All the wines here are sealed with cork, Xavier explains, “I’m not a fan of DIAM. I always think that I can sense the closure when I taste the wines.” The bottles have all been sealed with a grey/blue wax since 2017/2018 too:
2019 Bourgogne Chardonnay Les Grandes Coutures
Elevage for this is mainly the same as all the other wines, except with 85% older barrels – 3-5 years – and with some larger-format barrels too.
A wide nose – a little barrel spice and warm depth. Mouth-filling – lovely energy and depth of flavour. Fleshy, mouth-watering. Delicious, moderately-oaked wine with a lovely finishing impression. A super finish – that’s very good.
2019 Monthelie Les Duresses
Villages vines bought in the 1990s and replanted in 1998 – so still young vines. Opposite the lavoir…
A little waft of oak but then a fine and pure fruit too – lovely clarity here. Vibrant, mineral, growing with a mouth-watering crescendo of flavour. Obviously for keeping a while but I like the direction of flavour here – that’s super and very mineral.
0.24 ha bought in 1999, close to the quarry – so a hillside wine.
Less weight of aroma but more open and airy – that’s very attractive with lovely clarity. Excellent – there’s attack, plenty of freshness but also a fleshy depth of flavour too. Faintly with a firework reduction in the middle flavours – broad and concentrated finishing – that’s a great villages!
2019 Puligny-Montrachet
5 ouvrées (0.215 ha) of nearly 70-year-old vines planted by grandfather.

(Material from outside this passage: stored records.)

$ cat src/source/pullup_hold.sv
// Pull-up enable synchronizer, takeover hold register and pad enable mux
`timescale 1ns/100ps

module pullup_hold import usb_pins_pkg::*; (
  input  logic        clk_aon_i,
  input  logic        rst_aon_ni,
  // Enables from the USB core, in the core clock domain
  input  usb_pullup_t core_pullup_i,
  // High while the always-on detector owns the pull-ups
  input  logic        active_i,
  // Enables driven to the pads
  output usb_pullup_t pad_pullup_o
);

  // Core enables brought into the always-on domain
  usb_pullup_t sync_q1, sync_q2;
  // Value kept on the pads during takeover
  usb_pullup_t hold_q, hold_d;

  always_ff @(posedge clk_aon_i or negedge rst_aon_ni) begin
    if (!rst_aon_ni) begin
      sync_q1 <= '0;
      sync_q2 <= '0;
    end else begin
      sync_q1 <= core_pullup_i;
      sync_q2 <= sync_q1;
    end
  end

  // Follow the core while it is in charge, freeze once active
  // The core keeps its enables steady before requesting suspend,
  // so the frozen value matches what was on the pads at takeover
  assign hold_d = active_i ? hold_q : sync_q2;

  always_ff @(posedge clk_aon_i or negedge rst_aon_ni) begin
    if (!rst_aon_ni) begin
      hold_q <= '0;
    end else begin
      hold_q <= hold_d;
    end
  end

  // When idle the core drives the pads directly with no added latency
  // When active the core may be powered down and its outputs are meaningless
  assign pad_pullup_o = active_i ? hold_q : core_pullup_i;

endmodule

$ cat src/source/usb_aon_wake_top.sv
// Top level of the always-on USB wake detector connecting monitor, controller and pull-up hold
`timescale 1ns/100ps

module usb_aon_wake_top import usb_pins_pkg::*; import aon_wake_pkg::*; #(
  // Filter length for bus activity
  parameter int unsigned NotIdleCycles = 4,
  // Filter length for SE0 and VBUS sense
  parameter int unsigned SeCycles = 3
) (
  input  logic         clk_aon_i,
  input  logic         rst_aon_ni,
  // Chip pins
  input  usb_pins_t    pins_i,
  // Pull-up enables from the USB core
  input  usb_pullup_t  core_pullup_i,
  // Level handshake with the core, already in the always-on domain
  input  logic         suspend_req_i,
  input  logic         wake_ack_i,
  // Pull-up enables to the pads
  output usb_pullup_t  pad_pullup_o,
  // Power-up request to the core
  output logic         wake_req_o,
  // Events recorded during takeover
  output wake_events_t events_o,
  // Debug view of the takeover state
  output logic         wake_active_o
);

  // Filtered conditions on their way to the controller
  wake_events_t filt_events;
  // Takeover state shared by the controller and the pull-up hold
  logic wake_active;

  // Input side, compares the pins with the pull-ups actually on the pads
  usb_line_monitor #(
    .NotIdleCycles (NotIdleCycles),
    .SeCycles      (SeCycles)
  ) u_line_monitor (
    .clk_aon_i    (clk_aon_i),
    .rst_aon_ni   (rst_aon_ni),
    .pins_i       (pins_i),
    .pad_pullup_i (pad_pullup_o),
    .events_o     (filt_events)
  );

  // Takeover FSM and event latches
  aon_wake_ctrl u_wake_ctrl (
    .clk_aon_i     (clk_aon_i),
    .rst_aon_ni    (rst_aon_ni),
    .events_i      (filt_events),
    .suspend_req_i (suspend_req_i),
    .wake_ack_i    (wake_ack_i),
    .active_o      (wake_active),
    .events_o      (events_o),
    .wake_req_o    (wake_req_o)
  );

  // Output side, keeps the pull-ups steady while the core sleeps
  pullup_hold u_pullup_hold (
    .clk_aon_i     (clk_aon_i),
    .rst_aon_ni    (rst_aon_ni),
    .core_pullup_i (core_pullup_i),
    .active_i      (wake_active),
    .pad_pullup_o  (pad_pullup_o)
  );

  assign wake_active_o = wake_active;

endmodule
==> config.mk <==
export PLATFORM = sky130hd
export DESIGN_NAME = insn_ctrl
export DESIGN_NICKNAME = d
export VERILOG_FILES = /design/src/or1k_ctrl_pkg.sv /design/src/branch_decode.sv /design/src/ex_decode.sv /design/src/imm_extend.sv /design/src/insn_ctrl.sv /design/src/insn_pipe.sv /design/src/operand_select.sv
export SDC_FILE = /design/constraint.sdc
export NUM_CORES = 1
export LEC_CHECK = 0
export BUFFER_PORTS_ARGS = -buffer_cell sky130_fd_sc_hd__buf_2
export CAP_MARGIN = 15
export CORE_ASPECT_RATIO = 0.6
export CORE_MARGIN = 4
export CORE_UTILIZATION = 25
export CTS_CLUSTER_SIZE = 16
export DETAILED_ROUTE_END_ITERATION = 16
export PLACE_DENSITY_LB_ADDON = 0.12
export SLEW_MARGIN = 5
export SYNTH_ARGS = -nofsm -noshare
export SYNTH_HDL_FRONTEND = slang
export SYNTH_SLANG_ARGS = --single-unit
export TNS_END_PERCENT = 1
==> constraint.sdc <==
create_clock -name clk -period 6.6 [get_ports clk]
set_input_delay 1.32 -clock clk [delete_from_list [all_inputs] [get_ports clk]]
set_output_delay 1.32 -clock clk [all_outputs]
set_load 0.01 [all_outputs]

A narrow but deep nose – good clarity of aroma at the base. Supple, there’s concentration but also a nicely bubbling, modestly energetic insinuation of flavour. Wide, a little mineral – and certainly concentrated. I find this another very good wine…
2019 Meursault Limozin
A mix of 50 and 70-year-old vines.
A nose that reminds me of the Bourgogne but with extra freshness and clarity – it’s lovely. Hmm – now that’s lovely – a certain tension here, properly Meursault spiced but with a blend of concentration and tension that is addictive. Excellent, possibly great villages!
2.5 ha in one block – 3 different geological sectors and 8 different vine ages – rows of 400m – there’s a barrel for each row!
Airy, pure, very faintly accented with spice – not a forward nose, but an attractive one. Ooh – that’s a bright, pure, mineral wine – wait 1-2 years for the, admittedly modest, oak accompaniment to fade. A great finish – drink the Limozin while waiting for this…
2019 Chassagne-Montrachet 1er En Remilly
Young vines, Xavier’s mother rents them from within the family. Father planted these vines in 1975, the second harvest after replanting. Yellow marne here. Enough for 4 barrels normally.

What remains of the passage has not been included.